After a 9-day treatment period the rats were anaesthetized and echocardiography was performed (as below), blinded for treatment. After completion of the second echocardiographical examination, blood was sampled from the inferior caval vein and the rats were killed by rapid excision of the heart. Hearts were then perfused with 4% formaldehyde. The atria were dissected and both ventricles were weighed. Blood samples were centrifuged, serum or plasma was kept at –20°C for subsequent analysis.

2.3. Echocardiography
Transthoracic echocardiography was performed before treatment, i.e. 3 days after surgery and at the end of the treatment period, using validated two-dimensional (2D), M-mode and Doppler techniques [5,7,18]. Rats were anaesthetized with a half dose of the anaesthetic mixture used for open-chest surgery to maintain light anaesthesia and spontaneous breath. Their chest was shaved and rats were placed on a heating pad in a shallow left lateral position. Electrocardiographic electrodes were placed and a standard lead II was recorded for heart rate measurements. Two-dimensional images were obtained at frame rate of 150–197 Hz, using a commercially available ultrasound system equipped with a 10-MHz linear transducer (Vingmed System Five®, GE Medical System, Milwaukee, WI, USA). The two-dimensional recording allowed direct measurement of LV diastolic and systolic volumes and ejection fraction in a cine-loop picture using the single plane area length method. Infarct size was measured by observing the hypo and akinetic region in real time at both long and short axis as previously described [19].

Short axis two-dimensional views of the left ventricle at the papillary muscle level were used to obtain M-mode targeted recordings. Anterior and posterior end-diastolic and end-systolic wall thickness and LV internal dimensions in diastole and systole were measured using the leading edge method of the American Society of Echocardiography [20]. Doppler measurements included peak early (E) and late (A) mitral valve inflow velocities, filling ratio (E/A), deceleration slope, and ejection time as well as peak aortic flow.

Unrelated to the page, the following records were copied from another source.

$ cat src/hw/rtl/debug_packet_deframer.sv
// Deframes $payload#HH packets from a byte stream. Bytes outside a packet,
// the break byte included, are dropped. Each payload byte comes out as one
// transaction with kind 0; the second checksum digit closes the packet with
// one kind 1 record carrying length (saturated at 511), computed and
// received sums, match flag and overflow flag. Payload beyond
// BUFFER_BYTES-1 bytes is summed but neither counted nor forwarded. The
// block takes one byte per clock: the frame state and the 8-bit running sum
// update in the cycle of acceptance and a result lands in a single output
// register. Input is held off only while that register holds a result the
// sink has not taken; when the sink takes it in the same cycle the next byte
// is accepted without a gap.
module debug_packet_deframer #(
    parameter int unsigned BUFFER_BYTES = 512
) (
    input  logic            clk,
    input  logic            rst_n,
    dpd_rx_if.sink          rx,
    dpd_res_if.source       res
);

    localparam int unsigned CNT_W = $clog2(BUFFER_BYTES);
    localparam int unsigned EXT_W = (CNT_W > dpd_pkg::LEN_W) ? CNT_W : dpd_pkg::LEN_W;
    localparam logic [CNT_W-1:0] LIMIT = CNT_W'(BUFFER_BYTES - 1);

    // Frame state
    dpd_pkg::phase_t            phase_reg, phase_next;
    logic [7:0]                 sum_reg, sum_next;
    logic [3:0]                 digit_reg, digit_next;
    logic                       digit_ok_reg, digit_ok_next;
    logic [CNT_W-1:0]           count_reg, count_next;
    logic                       ovf_reg, ovf_next;

    // Output register
    logic                       out_valid_reg, out_valid_next;
    logic                       kind_reg, kind_next;
    logic [7:0]                 pbyte_reg, pbyte_next;
    logic [dpd_pkg::LEN_W-1:0]  len_reg, len_next;
    logic [7:0]                 csum_reg, csum_next;
    logic [7:0]                 rsum_reg, rsum_next;
    logic                       match_reg, match_next;
    logic                       ovfo_reg, ovfo_next;

    logic                       accept;
    dpd_pkg::hex_t              hex;
    logic [7:0]                 rsum;
    logic [EXT_W-1:0]           count_ext;
    logic [dpd_pkg::LEN_W-1:0]  len_sat;

    assign rx.ready = !out_valid_reg || res.ready;
    assign accept   = rx.valid && rx.ready;

    assign hex       = dpd_pkg::hex_decode(rx.rx_byte);
    assign rsum      = {digit_reg, hex.value};
    assign count_ext = EXT_W'(count_reg);
    assign len_sat   = (count_ext > EXT_W'(dpd_pkg::LEN_MAX)) ? dpd_pkg::LEN_MAX
                                                              : count_ext[dpd_pkg::LEN_W-1:0];

    // State registers
    always_ff @(posedge clk or negedge rst_n)
    begin
        if (!rst_n)
        begin
            phase_reg     <= dpd_pkg::PH_IDLE;
            sum_reg       <= '0;
            digit_reg     <= '0;
            digit_ok_reg  <= 1'b0;
            count_reg     <= '0;
            ovf_reg       <= 1'b0;
            out_valid_reg <= 1'b0;
        end
        else
        begin
            phase_reg     <= phase_next;
            sum_reg       <= sum_next;
            digit_reg     <= digit_next;
            digit_ok_reg  <= digit_ok_next;
            count_reg     <= count_next;
            ovf_reg       <= ovf_next;
            out_valid_reg <= out_valid_next;
        end
    end

    // Result payload, no reset needed
    always_ff @(posedge clk)
    begin
        kind_reg  <= kind_next;
        pbyte_reg <= pbyte_next;
        len_reg   <= len_next;
        csum_reg  <= csum_next;
        rsum_reg  <= rsum_next;
        match_reg <= match_next;
        ovfo_reg  <= ovfo_next;
    end

    // Next state and result
    always_comb
    begin
        phase_next     = phase_reg;
        sum_next       = sum_reg;
        digit_next     = digit_reg;
        digit_ok_next  = digit_ok_reg;
        count_next     = count_reg;
        ovf_next       = ovf_reg;
        out_valid_next = out_valid_reg && !res.ready;
        kind_next      = kind_reg;
        pbyte_next     = pbyte_reg;
        len_next       = len_reg;
        csum_next      = csum_reg;
        rsum_next      = rsum_reg;
        match_next     = match_reg;
        ovfo_next      = ovfo_reg;

        if (accept)
        begin
            case (phase_reg)
                dpd_pkg::PH_IDLE:
                begin
                    if (rx.rx_byte == dpd_pkg::START_CHAR)
                    begin
                        phase_next    = dpd_pkg::PH_PAYLOAD;
                        sum_next      = '0;
                        count_next    = '0;
                        ovf_next      = 1'b0;
                        digit_next    = '0;
                        digit_ok_next = 1'b0;
                    end
                end
                dpd_pkg::PH_PAYLOAD:
                begin
                    if (rx.rx_byte == dpd_pkg::END_CHAR)
                    begin
                        phase_next = dpd_pkg::PH_DIGIT1;
                    end
                    else
                    begin
                        sum_next = sum_reg + rx.rx_byte;
                        if (count_reg >= LIMIT)
                        begin
                            ovf_next = 1'b1;
                        end
                        else
                        begin
                            count_next     = count_reg + 1'b1;
                            out_valid_next = 1'b1;
                            kind_next      = 1'b0;
                            pbyte_next     = rx.rx_byte;
                            len_next       = '0;
                            csum_next      = '0;
                            rsum_next      = '0;
                            match_next     = 1'b0;
                            ovfo_next      = 1'b0;
                        end
                    end
                end
                dpd_pkg::PH_DIGIT1:
                begin
                    digit_ok_next = hex.valid;
                    digit_next    = hex.value;
                    phase_next    = dpd_pkg::PH_DIGIT2;
                end
                dpd_pkg::PH_DIGIT2:
                begin
                    out_valid_next = 1'b1;
                    kind_next      = 1'b1;
                    pbyte_next     = '0;
                    len_next       = len_sat;
                    csum_next      = sum_reg;
                    rsum_next      = rsum;
                    match_next     = hex.valid && digit_ok_reg && (rsum == sum_reg);
                    ovfo_next      = ovf_reg;
                    phase_next     = dpd_pkg::PH_IDLE;
                end
                default:
                begin
                    phase_next = dpd_pkg::PH_IDLE;
                end
            endcase
        end
    end

    assign res.valid          = out_valid_reg;
    assign res.kind           = kind_reg;
    assign res.payload_byte   = pbyte_reg;
    assign res.payload_length = len_reg;
    assign res.computed_sum   = csum_reg;
    assign res.received_sum   = rsum_reg;
    assign res.sum_matches    = match_reg;
    assign res.overflowed     = ovfo_reg;

`ifndef SYNTH
    // Second checksum digit always closes the packet with an end record
    assert property (@(posedge clk) disable iff (!rst_n)
        accept && phase_reg == dpd_pkg::PH_DIGIT2
        |=> phase_reg == dpd_pkg::PH_IDLE && res.valid && res.kind)
        else $error("end record missing after checksum");

    // Byte count never passes the buffer limit
    assert property (@(posedge clk) disable iff (!rst_n)
        count_reg <= LIMIT)
        else $error("byte count beyond limit");

    // Overflow only once the buffer is full
    assert property (@(posedge clk) disable iff (!rst_n)
        ovf_reg |-> count_reg == LIMIT)
        else $error("overflow flagged below limit");

    // Payload transactions carry zero end-record fields
    assert property (@(posedge clk) disable iff (!rst_n)
        res.valid && !res.kind |-> res.payload_length == '0 && res.computed_sum == '0
            && res.received_sum == '0 && !res.sum_matches && !res.overflowed)
        else $error("payload transaction with end fields set");
`endif

endmodule
$ cat src/flat_wrapper.sv
// flat-port wrapper written by rule: the top's interface ports become plain ports
module debug_packet_deframer_flat 
#(
    parameter int unsigned BUFFER_BYTES = 512
)
  (clk, rst_n, rx_valid, rx_rx_byte, rx_ready, res_valid, res_kind, res_payload_byte, res_payload_length, res_computed_sum, res_received_sum, res_sum_matches, res_overflowed, res_ready);
  dpd_rx_if rx_i ();
  dpd_res_if res_i ();
  input  logic clk;
  input  logic rst_n;
  input wire logic [$bits(rx_i.valid)-1:0] rx_valid;
  input wire logic [$bits(rx_i.rx_byte)-1:0] rx_rx_byte;
  output wire logic [$bits(rx_i.ready)-1:0] rx_ready;
  output wire logic [$bits(res_i.valid)-1:0] res_valid;
  output wire logic [$bits(res_i.kind)-1:0] res_kind;
  output wire logic [$bits(res_i.payload_byte)-1:0] res_payload_byte;
  output wire logic [$bits(res_i.payload_length)-1:0] res_payload_length;
  output wire logic [$bits(res_i.computed_sum)-1:0] res_computed_sum;
  output wire logic [$bits(res_i.received_sum)-1:0] res_received_sum;
  output wire logic [$bits(res_i.sum_matches)-1:0] res_sum_matches;
  output wire logic [$bits(res_i.overflowed)-1:0] res_overflowed;
  input wire logic [$bits(res_i.ready)-1:0] res_ready;
  assign rx_i.valid = rx_valid;
  assign rx_i.rx_byte = rx_rx_byte;
  assign rx_ready = rx_i.ready;
  assign res_valid = res_i.valid;
  assign res_kind = res_i.kind;
  assign res_payload_byte = res_i.payload_byte;
  assign res_payload_length = res_i.payload_length;
  assign res_computed_sum = res_i.computed_sum;
  assign res_received_sum = res_i.received_sum;
  assign res_sum_matches = res_i.sum_matches;
  assign res_overflowed = res_i.overflowed;
  assign res_i.ready = res_ready;
  debug_packet_deframer #(.BUFFER_BYTES(BUFFER_BYTES)) u_core (.clk(clk), .rst_n(rst_n), .rx(rx_i), .res(res_i));
endmodule
$ cat config.mk
export PLATFORM = sky130hd
export DESIGN_NAME = debug_packet_deframer_flat
export DESIGN_NICKNAME = d
export VERILOG_FILES = /design/src/hw/rtl/dpd_pkg.sv /design/src/hw/rtl/dpd_if.sv /design/src/hw/rtl/debug_packet_deframer.sv /design/src/flat_wrapper.sv
export SDC_FILE = /design/constraint.sdc
export NUM_CORES = 1
export LEC_CHECK = 0
export BUFFER_PORTS_ARGS = -buffer_cell sky130_fd_sc_hd__buf_4
export CAP_MARGIN = 20
export CELL_PAD_IN_SITES_DETAIL_PLACEMENT = 2
export CELL_PAD_IN_SITES_GLOBAL_PLACEMENT = 2
export CORE_UTILIZATION = 30
export DETAILED_ROUTE_END_ITERATION = 10
export PLACE_DENSITY = 0.73
export SLEW_MARGIN = 20
export SYNTH_ARGS = -nofsm -noshare
export SYNTH_HDL_FRONTEND = slang
export SYNTH_SLANG_ARGS = --single-unit
$ cat constraint.sdc
create_clock -name clk -period 4.2 [get_ports clk]
set_clock_uncertainty 0.15 [all_clocks]
set_input_delay 0.42 -clock clk [delete_from_list [all_inputs] [get_ports clk]]
set_output_delay 0.42 -clock clk [all_outputs]
set_load 0.02 [all_outputs]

Cardiac output and stroke volumes were calculated using pulmonary artery Doppler flow and diameter as previously described [18]. Cine-loop pictures, M-mode tracings and Doppler spectra were stored for off-line analysis. All measurements were averaged at least on three consecutive cardiac cycles and were performed by an observer blinded to the treatment group using an imaging analysis system (EchoPacTM, GE Vingmed Ultrasound A/S, Horten, Norway) with digitally acquired data. Left ventricular wall-stress was calculated from two-dimensional measurements according to the formula: WS=1.33xPx(Ac/Am)x103 dynes/cm2 [21], where P is the systolic blood pressure, Am is the myocardial area determined by subtraction of the LV cavity area (Ac) from the total LV area at perpendicular mid ventricular level (1.33x103 is the conversion constant from millimeters of mercury to dynes/cm2). This formula allows a calculation of an average systolic wall stress assuming a rather spherical LV, not taking into account the regional difference on wall-stress in infarcted hearts.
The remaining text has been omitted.